While we strive to prevent clinical decompensation, we know that not every pediatric injury, clinical worsening, or cardiac arrest is able to be prevented. In those cases, ensuring that the interprofessional care team provides optimal care to support active recovery is the key focus of our Recovery efforts.

Learning all we can following a resusication event is vital to ensure that we continued to optimize the care we provide. Our team gathers this crucial data through two main vehicles:

  • Hot debriefings occur either immediately or within a few hours after a resuscitation event to capture key issues. Ideally led by an experience facilitator (any discipline), it allows team members involved in the actual resuscitation effort to focus on team performance, identify clinical and systemic errors, and facilitate emotional processing (as determined by team and/or institution).
  • Cold debriefings provide the opportunity to review the resuscitation event after a period of time (typically within a month) when all the information (e.g. defibrillator data, medical record information) are available and share key learnings with the multidisciplinary and interprofessional team. Key sources of information informing our Cold Debriefs include: team interviews, audio-video review, medical record review, and assessment of CPR quality form patient and defibrillator data. Learnings include latent and obvious errors, examples of excellence, clinical care gaps, system issues, and factors related to team performance

The learnings from hot and cold debriefs feed back to inform the interventions across the entire chain of survival and support a focus on continuous growth, improvement, and innovation.

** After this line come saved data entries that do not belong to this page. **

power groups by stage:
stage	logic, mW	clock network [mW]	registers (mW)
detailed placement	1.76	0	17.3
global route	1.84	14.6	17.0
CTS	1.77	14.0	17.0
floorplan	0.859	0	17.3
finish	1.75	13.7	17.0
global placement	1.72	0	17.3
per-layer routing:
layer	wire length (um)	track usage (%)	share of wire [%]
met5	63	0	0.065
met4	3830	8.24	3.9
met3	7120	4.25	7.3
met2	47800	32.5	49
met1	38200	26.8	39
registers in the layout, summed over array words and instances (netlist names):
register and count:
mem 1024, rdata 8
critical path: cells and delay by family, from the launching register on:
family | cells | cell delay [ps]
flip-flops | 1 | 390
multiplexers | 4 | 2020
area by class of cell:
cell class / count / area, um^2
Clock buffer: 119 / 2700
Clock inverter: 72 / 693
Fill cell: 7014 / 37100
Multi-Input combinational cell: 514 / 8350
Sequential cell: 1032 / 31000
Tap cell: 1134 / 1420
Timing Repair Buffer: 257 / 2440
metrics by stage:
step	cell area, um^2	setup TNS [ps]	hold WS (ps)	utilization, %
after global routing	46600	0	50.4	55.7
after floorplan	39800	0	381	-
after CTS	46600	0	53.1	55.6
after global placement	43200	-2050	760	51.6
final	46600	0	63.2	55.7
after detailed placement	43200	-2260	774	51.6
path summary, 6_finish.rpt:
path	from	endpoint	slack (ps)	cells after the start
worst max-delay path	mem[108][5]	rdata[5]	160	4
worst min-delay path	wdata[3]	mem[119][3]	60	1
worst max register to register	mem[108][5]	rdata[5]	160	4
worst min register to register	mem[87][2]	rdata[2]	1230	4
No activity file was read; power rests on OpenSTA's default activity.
$ cat config.mk
export PLATFORM = sky130hd
export DESIGN_NAME = urupf_parser
export DESIGN_NICKNAME = d
export VERILOG_FILES = /design/src/sv/urupf_pkg.sv /design/src/sv/urupf_parser.sv
export SDC_FILE = /design/constraint.sdc
export NUM_CORES = 1
export LEC_CHECK = 0
export BUFFER_PORTS_ARGS = -buffer_cell sky130_fd_sc_hd__buf_2
export CAP_MARGIN = 20
export CORE_AREA = 2 2 76 133
export CTS_CLUSTER_DIAMETER = 120
export CTS_CLUSTER_SIZE = 28
export DETAILED_ROUTE_END_ITERATION = 6
export DIE_AREA = 0 0 78 135
export SLEW_MARGIN = 10
export SYNTH_ARGS = -nofsm -noshare
export SYNTH_HDL_FRONTEND = slang
export SYNTH_SLANG_ARGS = --single-unit
$ cat constraint.sdc
create_clock -name clk -period 3.5 [get_ports clk]
set_input_delay 0.35 -clock clk [delete_from_list [all_inputs] [get_ports clk]]
set_output_delay 0.35 -clock clk [all_outputs]
set_load 0.005 [all_outputs]
`src/rtl/pci_config_scan_engine_macros.svh`:
```
// Assertion macros for the configuration scan engine.
`ifndef PCI_CONFIG_SCAN_ENGINE_MACROS_SVH
`define PCI_CONFIG_SCAN_ENGINE_MACROS_SVH

`ifndef SYNTHESIS
`define PCS_ASSERT(lbl, clk, rst_n, prop, msg) \
  lbl: assert property (@(posedge clk) disable iff (!rst_n) prop) else $error(msg);
`define PCS_ASSERT_NEVER(lbl, clk, rst_n, cond, msg) \
  lbl: assert property (@(posedge clk) disable iff (!rst_n) !(cond)) else $error(msg);
`else
`define PCS_ASSERT(lbl, clk, rst_n, prop, msg)
`define PCS_ASSERT_NEVER(lbl, clk, rst_n, cond, msg)
`endif

`endif

```
`src/rtl/pcs_pkg.sv`:
```
`timescale 1ns / 1ps
`default_nettype none
package pcs_pkg;

  localparam int DefDeviceCount = 32;
  localparam int DefMaxFunctions = 8;
  localparam int DefCapHopLimit = 48;

  localparam logic [31:0] ENABLE_BIT = 32'h8000_0000;
  localparam int MultiBitPos = 23;
  localparam logic [15:0] VENDOR_NONE = 16'hFFFF;
  localparam logic [7:0] REG_CAP_PTR = 8'h34;
  localparam logic [7:0] REG_HEADER = 8'h0C;
  localparam logic [7:0] REG_CLASS = 8'h08;
  localparam logic [7:0] REG_VENDOR = 8'h00;
  localparam logic [7:0] DWORD_MASK = 8'hFC;

  localparam logic [1:0] OP_SCAN = 2'd0;
  localparam logic [1:0] OP_CAP = 2'd1;
  localparam logic [1:0] OP_RESP = 2'd2;

  localparam logic [1:0] KIND_READ = 2'd0;
  localparam logic [1:0] KIND_FOUND = 2'd1;
  localparam logic [1:0] KIND_NONE = 2'd2;
  localparam logic [1:0] KIND_IGNORED = 2'd3;

  localparam logic [1:0] CFG_CLASS_VALUE = 2'd0;
  localparam logic [1:0] CFG_CLASS_MASK = 2'd1;
  localparam logic [1:0] CFG_BUS_NUMBER = 2'd2;

  typedef struct packed {
    logic [1:0]  opcode;
    logic [31:0] read_data;
    logic [31:0] function_address;
    logic [7:0]  wanted_capability;
  } pcs_item_t;

  typedef struct packed {
    logic [1:0]  kind;
    logic [31:0] value;
  } pcs_result_t;

  typedef struct packed {
    logic        we;
    logic [1:0]  idx;
    logic [31:0] wdata;
  } pcs_cfg_wr_t;

  function automatic logic [31:0] pack_addr(input logic [7:0] bus, input logic [4:0] dev,
                                            input logic [2:0] fn, input logic [7:0] offs);
    return {8'h00, bus, dev, fn, offs & DWORD_MASK};
  endfunction

endpackage
`default_nettype wire

```
`src/rtl/pcs_in_stage.sv`:
```
`timescale 1ns / 1ps
`default_nettype none
module pcs_in_stage
  import pcs_pkg::*;
(
  input  wire logic      clk_i,
  input  wire logic      rst_ni,
  input  wire logic      valid_i,
  output logic           ready_o,
  input  wire pcs_item_t item_i,
  input  wire logic      take_i,
  output logic           valid_o,
  output pcs_item_t      item_o
);

  logic      valid_q;
  pcs_item_t item_q;

  assign ready_o = !valid_q || take_i;
  assign valid_o = valid_q;
  assign item_o  = item_q;

  always_ff @(posedge clk_i or negedge rst_ni) begin
    if (!rst_ni) begin
      valid_q <= 1'b0;
    end else if (ready_o) begin
      valid_q <= valid_i;
    end
  end

  always_ff @(posedge clk_i) begin
    if (valid_i && ready_o) begin
      item_q <= item_i;
    end
  end

endmodule
`default_nettype wire

```
`src/rtl/pcs_step.sv`:
```
`timescale 1ns / 1ps
`default_nettype none
module pcs_step
  import pcs_pkg::*;
#(
  parameter int DEVICE_COUNT = DefDeviceCount,
  parameter int MAX_FUNCTIONS = DefMaxFunctions,
  parameter int CAP_HOP_LIMIT = DefCapHopLimit
) (
  input  wire logic        clk_i,
  input  wire logic        rst_ni,
  input  wire pcs_cfg_wr_t cfg_i,
  input  wire pcs_item_t   item_i,
  input  wire logic        adv_i,
  output pcs_result_t      result_o
);

  localparam logic [2:0] PH_IDLE = 3'd0;
  localparam logic [2:0] PH_VEN0 = 3'd1;
  localparam logic [2:0] PH_HDR = 3'd2;
  localparam logic [2:0] PH_FVEN = 3'd3;
  localparam logic [2:0] PH_CLASS = 3'd4;
  localparam logic [2:0] PH_CPTR = 3'd5;
  localparam logic [2:0] PH_CENT = 3'd6;

  logic [31:0] class_value_q, class_mask_q;
  logic [7:0]  bus_q;

  logic [2:0]  phase_q, phase_d;
  logic [4:0]  dev_q, dev_d;
  logic [2:0]  fn_q, fn_d;
  logic        multi_q, multi_d;
  logic [7:0]  ptr_q, ptr_d;
  logic [5:0]  hop_q, hop_d;
  logic [7:0]  id_q, id_d;
  logic [31:0] base_q, base_d;

  logic [5:0]  nd;
  logic [3:0]  nf, fn_limit;
  logic        dev_more, fn_more;
  logic [7:0]  nxt;

  pcs_result_t nd_res, nf_res;
  logic [2:0]  nd_phase, nf_phase;
  logic [4:0]  nd_dev, nf_dev;
  logic [2:0]  nd_fn, nf_fn;

  always_comb begin
    nd       = {1'b0, dev_q} + 6'd1;
    nf       = {1'b0, fn_q} + 4'd1;
    fn_limit = multi_q ? 4'(MAX_FUNCTIONS) : 4'd1;
    dev_more = nd < 6'(DEVICE_COUNT);
    fn_more  = nf < fn_limit;
    nxt      = item_i.read_data[15:8] & DWORD_MASK;

    if (dev_more) begin
      nd_dev       = nd[4:0];
      nd_fn        = 3'd0;
      nd_phase     = PH_VEN0;
      nd_res.kind  = KIND_READ;
      nd_res.value = ENABLE_BIT | pack_addr(bus_q, nd[4:0], 3'd0, REG_VENDOR);
    end else begin
      nd_dev       = dev_q;
      nd_fn        = fn_q;
      nd_phase     = PH_IDLE;
      nd_res.kind  = KIND_NONE;
      nd_res.value = '0;
    end

    if (fn_more) begin
      nf_dev       = dev_q;
      nf_fn        = nf[2:0];
      nf_phase     = PH_FVEN;
      nf_res.kind  = KIND_READ;
      nf_res.value = ENABLE_BIT | pack_addr(bus_q, dev_q, nf[2:0], REG_VENDOR);
    end else begin
      nf_dev   = nd_dev;
      nf_fn    = nd_fn;
      nf_phase = nd_phase;
      nf_res   = nd_res;
    end
  end

  always_comb begin
    phase_d = phase_q;
    dev_d   = dev_q;
    fn_d    = fn_q;
    multi_d = multi_q;
    ptr_d   = ptr_q;
    hop_d   = hop_q;
    id_d    = id_q;
    base_d  = base_q;
    result_o.kind  = KIND_IGNORED;
    result_o.value = '0;

    unique case (item_i.opcode)
      OP_SCAN: begin
        dev_d   = '0;
        fn_d    = '0;
        multi_d = 1'b0;
        phase_d = PH_VEN0;
        result_o.kind  = KIND_READ;
        result_o.value = ENABLE_BIT | pack_addr(bus_q, 5'd0, 3'd0, REG_VENDOR);
      end
      OP_CAP: begin
        base_d  = item_i.function_address;
        id_d    = item_i.wanted_capability;
        hop_d   = '0;
        ptr_d   = '0;
        phase_d = PH_CPTR;
        result_o.kind  = KIND_READ;
        result_o.value = ENABLE_BIT | (item_i.function_address + {24'd0, REG_CAP_PTR});
      end
      OP_RESP: begin
        unique case (phase_q)
          PH_VEN0: begin
            if (item_i.read_data[15:0] == VENDOR_NONE) begin
              dev_d    = nd_dev;
              fn_d     = nd_fn;
              phase_d  = nd_phase;
              result_o = nd_res;
            end else begin
              phase_d = PH_HDR;
              result_o.kind  = KIND_READ;
              result_o.value = ENABLE_BIT | pack_addr(bus_q, dev_q, 3'd0, REG_HEADER);
            end
          end
          PH_HDR: begin
            multi_d = item_i.read_data[MultiBitPos];
            fn_d    = '0;
            phase_d = PH_FVEN;
            result_o.kind  = KIND_READ;
            result_o.value = ENABLE_BIT | pack_addr(bus_q, dev_q, 3'd0, REG_VENDOR);
          end
          PH_FVEN: begin
            if (item_i.read_data[15:0] == VENDOR_NONE) begin
              dev_d    = nf_dev;
              fn_d     = nf_fn;
              phase_d  = nf_phase;
              result_o = nf_res;
            end else begin
              phase_d = PH_CLASS;
              result_o.kind  = KIND_READ;
              result_o.value = ENABLE_BIT | pack_addr(bus_q, dev_q, fn_q, REG_CLASS);
            end
          end
          PH_CLASS: begin
            if ((item_i.read_data & class_mask_q) == class_value_q) begin
              phase_d = PH_IDLE;
              result_o.kind  = KIND_FOUND;
              result_o.value = ENABLE_BIT | pack_addr(bus_q, dev_q, fn_q, REG_VENDOR);
            end else begin
              dev_d    = nf_dev;
              fn_d     = nf_fn;
              phase_d  = nf_phase;
              result_o = nf_res;
            end
          end
          PH_CPTR: begin
            ptr_d = item_i.read_data[7:0] & DWORD_MASK;
            if ((item_i.read_data[7:0] & DWORD_MASK) == 8'd0) begin
              phase_d = PH_IDLE;
              result_o.kind = KIND_NONE;
            end else begin
              hop_d   = 6'd1;
              phase_d = PH_CENT;
              result_o.kind  = KIND_READ;
              result_o.value = ENABLE_BIT
                             | (base_q + {24'd0, item_i.read_data[7:0] & DWORD_MASK});
            end
          end
          PH_CENT: begin
            if (item_i.read_data[7:0] == id_q) begin
              phase_d = PH_IDLE;
              result_o.kind  = KIND_FOUND;
              result_o.value = {24'd0, ptr_q};
            end else if (nxt == 8'd0 || hop_q >= 6'(CAP_HOP_LIMIT)) begin
              phase_d = PH_IDLE;
              result_o.kind = KIND_NONE;
            end else begin
              ptr_d = nxt;
              hop_d = hop_q + 6'd1;
              result_o.kind  = KIND_READ;
              result_o.value = ENABLE_BIT | (base_q + {24'd0, nxt});
            end
          end
          default: begin
            phase_d = PH_IDLE;
          end
        endcase
      end
      default: begin
      end
    endcase
  end

  always_ff @(posedge clk_i or negedge rst_ni) begin
    if (!rst_ni) begin
      class_value_q <= '0;
      class_mask_q  <= '0;
      bus_q         <= '0;
    end else if (cfg_i.we) begin
      unique case (cfg_i.idx)
        CFG_CLASS_VALUE: class_value_q <= cfg_i.wdata;
        CFG_CLASS_MASK:  class_mask_q  <= cfg_i.wdata;
        CFG_BUS_NUMBER:  bus_q         <= cfg_i.wdata[7:0];
        default: begin
        end
      endcase
    end
  end

  always_ff @(posedge clk_i or negedge rst_ni) begin
    if (!rst_ni) begin
      phase_q <= PH_IDLE;
      dev_q   <= '0;
      fn_q    <= '0;
      multi_q <= 1'b0;
      ptr_q   <= '0;
      hop_q   <= '0;
      id_q    <= '0;
      base_q  <= '0;
    end else if (adv_i) begin
      phase_q <= phase_d;
      dev_q   <= dev_d;
      fn_q    <= fn_d;
      multi_q <= multi_d;
      ptr_q   <= ptr_d;
      hop_q   <= hop_d;
      id_q    <= id_d;
      base_q  <= base_d;
    end
  end

endmodule
`default_nettype wire

```
`src/rtl/pcs_out_stage.sv`:
```
`timescale 1ns / 1ps
`default_nettype none
module pcs_out_stage
  import pcs_pkg::*;
(
  input  wire logic        clk_i,
  input  wire logic        rst_ni,
  input  wire logic        valid_i,
  input  wire pcs_result_t result_i,
  output logic             can_take_o,
  output logic             valid_o,
  input  wire logic        ready_i,
  output pcs_result_t      result_o
);

  logic        valid_q;
  pcs_result_t result_q;

  assign can_take_o = !valid_q || ready_i;
  assign valid_o    = valid_q;
  assign result_o   = result_q;

  always_ff @(posedge clk_i or negedge rst_ni) begin
    if (!rst_ni) begin
      valid_q <= 1'b0;
    end else if (can_take_o) begin
      valid_q <= valid_i;
    end
  end

  always_ff @(posedge clk_i) begin
    if (valid_i && can_take_o) begin
      result_q <= result_i;
    end
  end

endmodule
`default_nettype wire

```
`src/rtl/pci_config_scan_engine.sv`:
```
// Channel   Direction  Handshake                  Payload
// in        input      in_valid_i / in_ready_o    opcode, read_data, function_address,
//                                                 wanted_capability
// out       output     out_valid_o / out_ready_i  kind, value
// cfg       input      cfg_we_i                   cfg_idx_i, cfg_wdata_i
//
// One transaction in gives one transaction out, held first in the input register and then in the result register.
// Sustained rate is one transaction per cycle while the output is not stalled: the step
// logic between the input register and the result register decides each item combinationally.
// Reset clears walk state and configuration registers at once; no clearing pass.
// A stalled output holds its result while the input register still takes one more.
`timescale 1ns / 1ps
`default_nettype none
`include "pci_config_scan_engine_macros.svh"
module pci_config_scan_engine
  import pcs_pkg::*;
#(
  parameter int DEVICE_COUNT = DefDeviceCount,
  parameter int MAX_FUNCTIONS = DefMaxFunctions,
  parameter int CAP_HOP_LIMIT = DefCapHopLimit
) (
  input  wire logic        clk_i,
  input  wire logic        rst_ni,
  input  wire logic        in_valid_i,
  output logic             in_ready_o,
  input  wire logic [1:0]  in_opcode_i,
  input  wire logic [31:0] in_read_data_i,
  input  wire logic [31:0] in_function_address_i,
  input  wire logic [7:0]  in_wanted_capability_i,
  output logic             out_valid_o,
  input  wire logic        out_ready_i,
  output logic [1:0]       out_kind_o,
  output logic [31:0]      out_value_o,
  input  wire logic        cfg_we_i,
  input  wire logic [1:0]  cfg_idx_i,
  input  wire logic [31:0] cfg_wdata_i
);

  pcs_item_t   in_item, stage_item;
  pcs_result_t step_res, out_res;
  pcs_cfg_wr_t cfg_wr;
  logic        stage_valid, out_can_take, adv;

  assign in_item = {in_opcode_i, in_read_data_i, in_function_address_i,
                    in_wanted_capability_i};

  assign cfg_wr = {cfg_we_i, cfg_idx_i, cfg_wdata_i};

  assign adv = stage_valid && out_can_take;

  pcs_in_stage u_in (
    .clk_i   (clk_i),
    .rst_ni  (rst_ni),
    .valid_i (in_valid_i),
    .ready_o (in_ready_o),
    .item_i  (in_item),
    .take_i  (out_can_take),
    .valid_o (stage_valid),
    .item_o  (stage_item)
  );

  pcs_step #(
    .DEVICE_COUNT  (DEVICE_COUNT),
    .MAX_FUNCTIONS (MAX_FUNCTIONS),
    .CAP_HOP_LIMIT (CAP_HOP_LIMIT)
  ) u_step (
    .clk_i    (clk_i),
    .rst_ni   (rst_ni),
    .cfg_i    (cfg_wr),
    .item_i   (stage_item),
    .adv_i    (adv),
    .result_o (step_res)
  );

  pcs_out_stage u_out (
    .clk_i      (clk_i),
    .rst_ni     (rst_ni),
    .valid_i    (stage_valid),
    .result_i   (step_res),
    .can_take_o (out_can_take),
    .valid_o    (out_valid_o),
    .ready_i    (out_ready_i),
    .result_o   (out_res)
  );

  assign out_kind_o  = out_res.kind;
  assign out_value_o = out_res.value;

  `PCS_ASSERT(a_read_has_enable, clk_i, rst_ni,
              (out_valid_o && out_kind_o == KIND_READ) |-> out_value_o[31],
              "read request without enable bit")
  `PCS_ASSERT(a_ignored_zero, clk_i, rst_ni,
              (out_valid_o && out_kind_o == KIND_IGNORED) |-> (out_value_o == 32'd0),
              "ignored result with nonzero value")
  `PCS_ASSERT(a_none_zero, clk_i, rst_ni,
              (out_valid_o && out_kind_o == KIND_NONE) |-> (out_value_o == 32'd0),
              "not-found result with nonzero value")
  `PCS_ASSERT_NEVER(a_stall_empty, clk_i, rst_ni, !in_ready_o && !stage_valid,
                    "input stalled with empty input register")

endmodule
`default_nettype wire

```
`config.mk`:
```
export PLATFORM = sky130hd
export DESIGN_NAME = pci_config_scan_engine
export DESIGN_NICKNAME = d
export VERILOG_FILES = /design/src/rtl/pcs_pkg.sv /design/src/rtl/pcs_in_stage.sv /design/src/rtl/pcs_step.sv /design/src/rtl/pcs_out_stage.sv /design/src/rtl/pci_config_scan_engine.sv
export VERILOG_INCLUDE_DIRS = /design/src /design/src/rtl
export SDC_FILE = /design/constraint.sdc
export NUM_CORES = 1
export LEC_CHECK = 0
export BUFFER_PORTS_ARGS = -buffer_cell sky130_fd_sc_hd__buf_2
export CORE_AREA = 2 2 209 211
export CTS_CLUSTER_DIAMETER = 150
export CTS_CLUSTER_SIZE = 20
export DETAILED_ROUTE_END_ITERATION = 8
export DIE_AREA = 0 0 211 213
export SLEW_MARGIN = 20
export SYNTH_ARGS = -nofsm -noshare
export SYNTH_HDL_FRONTEND = slang
export SYNTH_SLANG_ARGS = --single-unit
```
`constraint.sdc`:
```
create_clock -name clk_i -period 6.9 [get_ports clk_i]
set_clock_uncertainty 0.2 [all_clocks]
set_input_delay 1.035 -clock clk_i [delete_from_list [all_inputs] [get_ports clk_i]]
set_output_delay 1.035 -clock clk_i [all_outputs]
set_load 0.01 [all_outputs]
```
After elaboration in Yosys (flattened, before gate mapping)
Cells that the tools add are included.
{"block": "word_totals", "input_bits": 113, "output_inout_bits": 36, "ff_bits": 246, "mem_count": 0, "mem_bits_rw": 0, "romBits": 0, "latch_bits": 0}
{"block": "classes", "n_shift": 0, "n_div": 0, "multipliers": 0, "n_bitwise": 1, "reduce_logical": 24, "magnitude_cmp": 3, "eq_ne": 24, "addsub": 6, "n_mux": 48}
{"op": "34-bit two-way mux", "n": 6}
{"op": "34-bit one-hot mux with 6 select lines", "n": 1}
{"op": "34-bit one-hot mux with 3 select lines", "n": 1}
{"op": "32-bit two-way mux", "n": 2}
{"op": "31-bit by 8-bit adder with 31-bit output", "n": 2}
{"op": "3-bit two-way mux", "n": 12}
{"op": "32-bit AND", "n": 1}
{"op": "32-bit equality test", "n": 1}
{"op": "8-bit one-hot mux with 2 select lines", "n": 2}
{"op": "31-bit by 6-bit adder with 31-bit output (second input constant)", "n": 1}
{"op": "5-bit two-way mux", "n": 5}
{"op": "6-bit one-hot mux with 2 select lines", "n": 2}
{"op": "6-bit two-way mux", "n": 3}
{"op": "3-bit one-hot mux with 6 select lines", "n": 1}
{"op": "6-bit AND reduction", "n": 3}
{"op": "16-bit equality test (second input constant)", "n": 1}
{"op": "8-bit zero test", "n": 2}
{"op": "8-bit two-way mux", "n": 2}
{"op": "5-bit one-hot mux with 3 select lines", "n": 1}
{"op": "3-bit inequality test (second input constant)", "n": 4}
{"op": "3-bit one-hot mux with 4 select lines", "n": 1}
{"op": "5-bit one-hot mux with 2 select lines", "n": 1}
{"op": "3-bit equality test (second input constant)", "n": 3}
{"op": "3-bit by 2-bit inequality test with 1-bit output (second input constant)", "n": 3}
{"op": "30 further kinds", "n": 45}

Logic depth before layout (Yosys ltp)
{"block": "logic_depth", "word_depth": 7, "mapped_depth": 10}

Cells and area by module
From an unflattened synthesis, not the netlist that was laid out.
{"block": "hier_totals", "cells_unflattened": 1177, "area_unflattened_um2": 13028.7}
{"mod": "pcs_step", "seq_area_each_um2": 3378.2, "cells_each": 1060, "n_inst": 1, "area_per_inst_um2": 9671.8}
{"mod": "pcs_in_stage", "seq_area_each_um2": 2247.2, "cells_each": 78, "n_inst": 1, "area_per_inst_um2": 2275.9}
{"mod": "pcs_out_stage", "seq_area_each_um2": 1046.0, "cells_each": 38, "n_inst": 1, "area_per_inst_um2": 1074.8}
{"mod": "pci_config_scan_engine", "seq_area_each_um2": 0.0, "cells_each": 1, "n_inst": 1, "area_per_inst_um2": 6.3}

Least setup slack after synthesis
Ideal clock, no wire load.
{"block": "synth_path", "path_kind": "input to register", "start": "input out_ready_i", "end": "register u_step.base_q[0]", "setup_time_ns": 0.125, "t_required_ns": 6.575, "setup_slack_ns": 3.215, "stages": 6, "n_path_buf": 2, "arrival_time_ns": 3.360, "cell_sequence": "nand2b_1 -> and2_1 -> clkbuf_1 -> nand2_1 -> clkbuf_1 -> mux2_2"}
{"block": "synth_between", "elab_chain_cells": 3}
{"item": "start, declared", "line": "pci_config_scan_engine.sv:31", "text": "input wire logic out_ready_i,"}
{"item": "1-bit logical OR", "line": "pcs_out_stage.sv:19", "text": "assign can_take_o = !valid_q || ready_i;"}
{"item": "1-bit logical AND", "line": "pci_config_scan_engine.sv:49", "text": "assign adv = stage_valid && out_can_take;"}
{"item": "via adv", "line": "pci_config_scan_engine.sv:42", "text": "logic stage_valid, out_can_take, adv;"}
{"item": "2-bit AND reduction (no line)"}
{"item": "end signal, assigned", "line": "pcs_step.sv:231", "text": "base_q <= base_d;"}
{"item": "end, declared", "line": "pcs_step.sv:36", "text": "logic [31:0] base_q, base_d;"}
The timed path passes the listed nets, and every way through them passes these cells.
A chain may end at the register's enable or synchronous reset.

The team is actively seeking collaboration to extend our Hot/Cold Debriefing model to additional sites of care.

Through tracking Post Cardiac Arrest Care for patients in PICU our team takes a data driven approach to developing processes or systems to enhance this crucial care for patients to optimize their clinical outcomes. Our team developed actionable report cards to help inform the clinical team of needed areas for improvement and to highlight successes.

Through tracking adherence to evidence based goals of care for patients in the PICU who have experienced a traumatic brain injury (TBI)  our team takes a data driven approach to developing processes or systems to enhance this crucial care for patients to optimize their clinical outcomes.

Through tracking adherence to evidence based care for patients in PICU who experienced a traumatic brain injury (TBI) our team takes a data driven approch to developing processes or systems to enhance this crucial care for patients to optimize their clinical outcomes. Our team developed actionable report cards to help inform the clinical team of needed areas for improvement and to highlight successes.

Through tracking adherence to institutional and evidence based standards for the care of patients in the PICU on extracorporeal membrane oxygenation (ECMO) our team takes a data driven approach to developing processes or systems to enhance this crucial care for patients to optimize their clinical outcomes. Our team developed actionable report cards to help inform the clinical team of needed areas for improvement and to highlight successes.

Immobility in PICU patients is known to contribute to prolonged mechanical ventilation, potentially prolonged length of stay and increased delirium. Cincinnati Children's has adapted the PICU Up! Program, first created at Johns Hopkins. Currently, efforts include implementing a rounds checklist that is inclusive of early mobility as well as other harm prevention, and introducing PICU Up! level animal signs that designate a mobility goal for each patient each day.